“D-cell hypothesis of schizophrenia”: Background theory of Novel non-D2 receptor medicinal chemistry

The latest psychopharmacological study showed effectiveness of a novel non-D2-receptor-binding drug, SEP-363856, for the treatment of schizophrenia. Characteristic receptor profile of the compound is shown to be trace amine-associated receptor 1 (TAAR1) full agonist and 5-hydroxytryptamin 1A (5-HT 1A) receptor partial agonist. I found the TAAR1 ligand neuron, D-neuron, in the striatum and nucleus accumbens (Acc), an antipsychotic acting site, of human brain, though failed to find in the homologous area of monkey. To study human D-neuron functions, total of 154 post-mortem brains, and a modified immunohistochemical method using high qualified antibodies against monoamine-related substances, was applied. Number of D-neurons in the caudate nucleus, putamen, and Acc was reduced in post-mortem brains with schizophrenia.
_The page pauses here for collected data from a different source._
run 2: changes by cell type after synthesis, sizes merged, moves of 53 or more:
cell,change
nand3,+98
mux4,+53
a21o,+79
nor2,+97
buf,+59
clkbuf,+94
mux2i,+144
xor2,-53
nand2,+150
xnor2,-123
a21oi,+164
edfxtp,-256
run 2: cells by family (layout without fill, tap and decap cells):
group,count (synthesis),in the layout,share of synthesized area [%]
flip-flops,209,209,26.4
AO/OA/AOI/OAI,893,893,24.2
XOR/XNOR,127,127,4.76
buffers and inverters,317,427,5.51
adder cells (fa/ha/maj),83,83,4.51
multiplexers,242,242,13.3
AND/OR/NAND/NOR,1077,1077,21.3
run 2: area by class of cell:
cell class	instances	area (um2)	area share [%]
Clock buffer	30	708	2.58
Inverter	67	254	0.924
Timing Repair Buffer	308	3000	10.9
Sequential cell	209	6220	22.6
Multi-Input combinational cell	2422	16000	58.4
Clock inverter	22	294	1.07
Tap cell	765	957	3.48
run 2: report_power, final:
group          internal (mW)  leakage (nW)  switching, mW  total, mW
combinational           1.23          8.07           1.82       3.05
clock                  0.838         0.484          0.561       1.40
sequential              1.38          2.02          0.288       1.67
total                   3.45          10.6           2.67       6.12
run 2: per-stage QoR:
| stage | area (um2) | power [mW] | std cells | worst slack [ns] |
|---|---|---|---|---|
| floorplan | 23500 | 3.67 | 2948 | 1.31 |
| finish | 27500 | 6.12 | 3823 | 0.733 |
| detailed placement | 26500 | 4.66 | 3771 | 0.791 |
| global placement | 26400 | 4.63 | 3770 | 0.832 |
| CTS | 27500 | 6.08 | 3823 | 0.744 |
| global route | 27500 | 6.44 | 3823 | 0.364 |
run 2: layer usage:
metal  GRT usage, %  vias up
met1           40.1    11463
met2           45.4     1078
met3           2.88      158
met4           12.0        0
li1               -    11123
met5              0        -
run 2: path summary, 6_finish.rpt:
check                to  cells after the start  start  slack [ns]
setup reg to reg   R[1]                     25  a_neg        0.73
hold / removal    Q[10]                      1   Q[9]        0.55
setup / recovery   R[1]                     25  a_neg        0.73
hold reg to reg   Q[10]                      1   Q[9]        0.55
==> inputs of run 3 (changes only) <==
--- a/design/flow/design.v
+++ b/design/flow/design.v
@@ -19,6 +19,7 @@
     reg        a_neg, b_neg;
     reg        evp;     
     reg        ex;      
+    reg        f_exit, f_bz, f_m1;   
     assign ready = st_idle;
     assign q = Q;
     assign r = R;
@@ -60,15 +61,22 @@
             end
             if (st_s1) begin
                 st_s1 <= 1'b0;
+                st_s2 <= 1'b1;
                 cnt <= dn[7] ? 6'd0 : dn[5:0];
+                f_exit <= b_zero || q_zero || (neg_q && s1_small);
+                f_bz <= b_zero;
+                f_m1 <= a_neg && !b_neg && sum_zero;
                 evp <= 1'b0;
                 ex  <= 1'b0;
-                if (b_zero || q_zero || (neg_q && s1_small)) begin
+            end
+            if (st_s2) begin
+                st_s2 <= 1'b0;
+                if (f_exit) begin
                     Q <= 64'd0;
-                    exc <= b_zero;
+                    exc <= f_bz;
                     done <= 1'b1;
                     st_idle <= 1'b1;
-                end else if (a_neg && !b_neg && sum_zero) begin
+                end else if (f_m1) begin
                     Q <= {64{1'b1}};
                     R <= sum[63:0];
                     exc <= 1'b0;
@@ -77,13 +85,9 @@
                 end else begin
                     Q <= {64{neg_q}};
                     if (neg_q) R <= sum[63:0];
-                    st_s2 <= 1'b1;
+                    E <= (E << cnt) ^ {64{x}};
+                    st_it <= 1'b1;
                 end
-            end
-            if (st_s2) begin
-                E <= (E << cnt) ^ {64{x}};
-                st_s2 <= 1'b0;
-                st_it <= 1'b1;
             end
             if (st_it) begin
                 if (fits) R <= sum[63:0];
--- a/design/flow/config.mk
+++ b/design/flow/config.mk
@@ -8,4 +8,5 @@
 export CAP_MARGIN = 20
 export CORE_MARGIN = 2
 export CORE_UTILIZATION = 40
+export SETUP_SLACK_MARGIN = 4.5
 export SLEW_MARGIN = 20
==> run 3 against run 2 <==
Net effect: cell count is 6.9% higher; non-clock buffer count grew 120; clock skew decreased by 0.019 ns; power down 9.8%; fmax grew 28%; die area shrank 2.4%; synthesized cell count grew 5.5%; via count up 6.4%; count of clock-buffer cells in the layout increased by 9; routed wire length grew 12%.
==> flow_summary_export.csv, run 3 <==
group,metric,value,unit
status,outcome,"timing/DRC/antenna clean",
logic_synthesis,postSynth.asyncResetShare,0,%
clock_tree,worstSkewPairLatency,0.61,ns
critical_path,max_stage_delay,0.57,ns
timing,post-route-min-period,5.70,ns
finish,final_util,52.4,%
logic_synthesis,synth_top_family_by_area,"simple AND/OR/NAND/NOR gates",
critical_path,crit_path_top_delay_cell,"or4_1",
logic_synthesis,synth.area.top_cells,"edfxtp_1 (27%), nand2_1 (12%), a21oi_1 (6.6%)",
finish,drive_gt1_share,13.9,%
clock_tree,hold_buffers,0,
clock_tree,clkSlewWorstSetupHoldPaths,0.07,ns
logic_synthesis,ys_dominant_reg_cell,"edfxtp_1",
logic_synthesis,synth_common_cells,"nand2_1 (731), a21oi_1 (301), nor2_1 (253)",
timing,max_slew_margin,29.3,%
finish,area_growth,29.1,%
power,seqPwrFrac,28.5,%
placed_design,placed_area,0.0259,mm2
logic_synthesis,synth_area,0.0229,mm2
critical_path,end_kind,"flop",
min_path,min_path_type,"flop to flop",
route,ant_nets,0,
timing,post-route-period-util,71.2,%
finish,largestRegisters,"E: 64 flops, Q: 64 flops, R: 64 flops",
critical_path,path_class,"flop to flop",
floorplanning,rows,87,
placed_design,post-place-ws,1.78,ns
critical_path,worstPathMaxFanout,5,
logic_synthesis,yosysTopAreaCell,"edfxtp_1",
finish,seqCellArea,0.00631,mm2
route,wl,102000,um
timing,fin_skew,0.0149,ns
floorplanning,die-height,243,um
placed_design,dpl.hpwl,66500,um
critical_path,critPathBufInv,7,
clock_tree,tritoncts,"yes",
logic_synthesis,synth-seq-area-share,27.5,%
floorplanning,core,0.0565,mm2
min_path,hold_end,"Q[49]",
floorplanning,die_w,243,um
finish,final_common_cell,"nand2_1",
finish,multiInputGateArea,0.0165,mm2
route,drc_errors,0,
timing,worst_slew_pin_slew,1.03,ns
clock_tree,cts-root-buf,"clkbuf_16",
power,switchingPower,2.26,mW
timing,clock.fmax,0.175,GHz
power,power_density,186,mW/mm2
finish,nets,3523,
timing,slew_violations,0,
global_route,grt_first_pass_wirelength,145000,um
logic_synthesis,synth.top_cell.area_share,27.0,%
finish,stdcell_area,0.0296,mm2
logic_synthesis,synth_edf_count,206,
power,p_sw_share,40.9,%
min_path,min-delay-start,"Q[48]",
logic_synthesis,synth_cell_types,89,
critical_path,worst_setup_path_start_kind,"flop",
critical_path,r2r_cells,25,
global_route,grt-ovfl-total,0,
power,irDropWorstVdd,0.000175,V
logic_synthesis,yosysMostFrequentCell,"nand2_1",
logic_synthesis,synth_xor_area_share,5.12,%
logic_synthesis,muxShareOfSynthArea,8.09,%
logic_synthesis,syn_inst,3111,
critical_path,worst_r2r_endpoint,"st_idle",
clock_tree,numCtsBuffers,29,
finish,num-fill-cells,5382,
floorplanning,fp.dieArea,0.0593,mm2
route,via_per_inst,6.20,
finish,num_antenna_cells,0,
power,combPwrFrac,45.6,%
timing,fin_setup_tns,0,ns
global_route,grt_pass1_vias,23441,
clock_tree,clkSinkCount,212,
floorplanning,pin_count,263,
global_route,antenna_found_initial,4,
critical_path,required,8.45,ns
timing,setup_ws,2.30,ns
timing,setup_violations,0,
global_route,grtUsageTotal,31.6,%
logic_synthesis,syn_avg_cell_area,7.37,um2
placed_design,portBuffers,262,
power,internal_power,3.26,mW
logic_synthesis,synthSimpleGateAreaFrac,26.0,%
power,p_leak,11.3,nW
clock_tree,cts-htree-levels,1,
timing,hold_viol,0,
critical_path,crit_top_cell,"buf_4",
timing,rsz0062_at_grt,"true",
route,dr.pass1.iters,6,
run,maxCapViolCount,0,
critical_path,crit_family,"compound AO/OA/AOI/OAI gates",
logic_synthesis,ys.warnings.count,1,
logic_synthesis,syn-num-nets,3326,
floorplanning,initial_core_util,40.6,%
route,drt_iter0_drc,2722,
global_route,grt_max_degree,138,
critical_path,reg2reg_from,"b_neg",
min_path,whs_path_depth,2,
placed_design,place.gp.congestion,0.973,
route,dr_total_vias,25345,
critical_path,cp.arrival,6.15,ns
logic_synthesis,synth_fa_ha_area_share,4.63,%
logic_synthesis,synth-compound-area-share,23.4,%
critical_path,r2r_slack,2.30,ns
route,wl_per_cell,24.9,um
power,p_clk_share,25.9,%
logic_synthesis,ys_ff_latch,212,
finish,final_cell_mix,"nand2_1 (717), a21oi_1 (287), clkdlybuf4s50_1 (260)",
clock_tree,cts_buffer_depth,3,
What follows belongs to an exercise in optimizing a design on an open flow for small area and a short achievable clock period; a production flow would make more cautious choices. Function was checked by simulation only, so behaviour that the tests miss may differ from the original. No activity file was given, so power comes from the tool's default toggle rates.

$ cat flow/config.mk
export PLATFORM = sky130hd
export DESIGN_NAME = lw_cv_rx
export DESIGN_NICKNAME = lw_cv_rx
export VERILOG_FILES = /design/flow/design.v
export SDC_FILE = /design/flow/constraint.sdc
export NUM_CORES = 4
export LEC_CHECK = 0
export CAP_MARGIN = 20
export CORE_MARGIN = 2
export CORE_UTILIZATION = 30
export PLACE_DENSITY = 0.5
export SLEW_MARGIN = 20
$ cat flow/constraint.sdc
create_clock -name core_clock -period 33.0 [get_ports {clk}]
set_input_delay 6.6000 -clock core_clock [delete_from_list [all_inputs] [get_ports {clk}]]
set_output_delay 6.6000 -clock core_clock [all_outputs]
set_load 0.01 [all_outputs]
The reduction was significant (p<0.05) in Acc. “D-cell hypothesis of schizophrenia”, which I proposed based on this post-mortem brain study, that NSC dysfunction-induced D-neuron reduction as cellular and molecular basis of mesolimbic dopamine (DA) hyperactivity, showing progressive pathophysiology of schizophrenia, has been proved to be a predictive hypothesis for TAAR1 medicinal chemistry.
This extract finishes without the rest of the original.